— Work request —
Reproduce all of the data, making sure that no line differs from the original.

— Input for this task —
-- Opening Marker --
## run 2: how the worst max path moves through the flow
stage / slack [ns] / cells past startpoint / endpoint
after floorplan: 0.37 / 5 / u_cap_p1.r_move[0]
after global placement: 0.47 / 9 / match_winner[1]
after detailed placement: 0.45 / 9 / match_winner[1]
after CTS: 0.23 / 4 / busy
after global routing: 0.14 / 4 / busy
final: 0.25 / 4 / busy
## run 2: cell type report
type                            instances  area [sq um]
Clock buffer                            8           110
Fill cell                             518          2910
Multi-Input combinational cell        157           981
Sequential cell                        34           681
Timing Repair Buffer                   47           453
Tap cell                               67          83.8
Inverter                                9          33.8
-- Closing Marker --
— Solved problem —
## run 2: how the worst max path moves through the flow
stage / slack [ns] / cells past startpoint / endpoint
after floorplan: 0.37 / 5 / u_cap_p1.r_move[0]
after global placement: 0.47 / 9 / match_winner[1]
after detailed placement: 0.45 / 9 / match_winner[1]
after CTS: 0.23 / 4 / busy
after global routing: 0.14 / 4 / busy
final: 0.25 / 4 / busy
## run 2: cell type report
type                            instances  area [sq um]
Clock buffer                            8           110
Fill cell                             518          2910
Multi-Input combinational cell        157           981
Sequential cell                        34           681
Timing Repair Buffer                   47           453
Tap cell                               67          83.8
Inverter                                9          33.8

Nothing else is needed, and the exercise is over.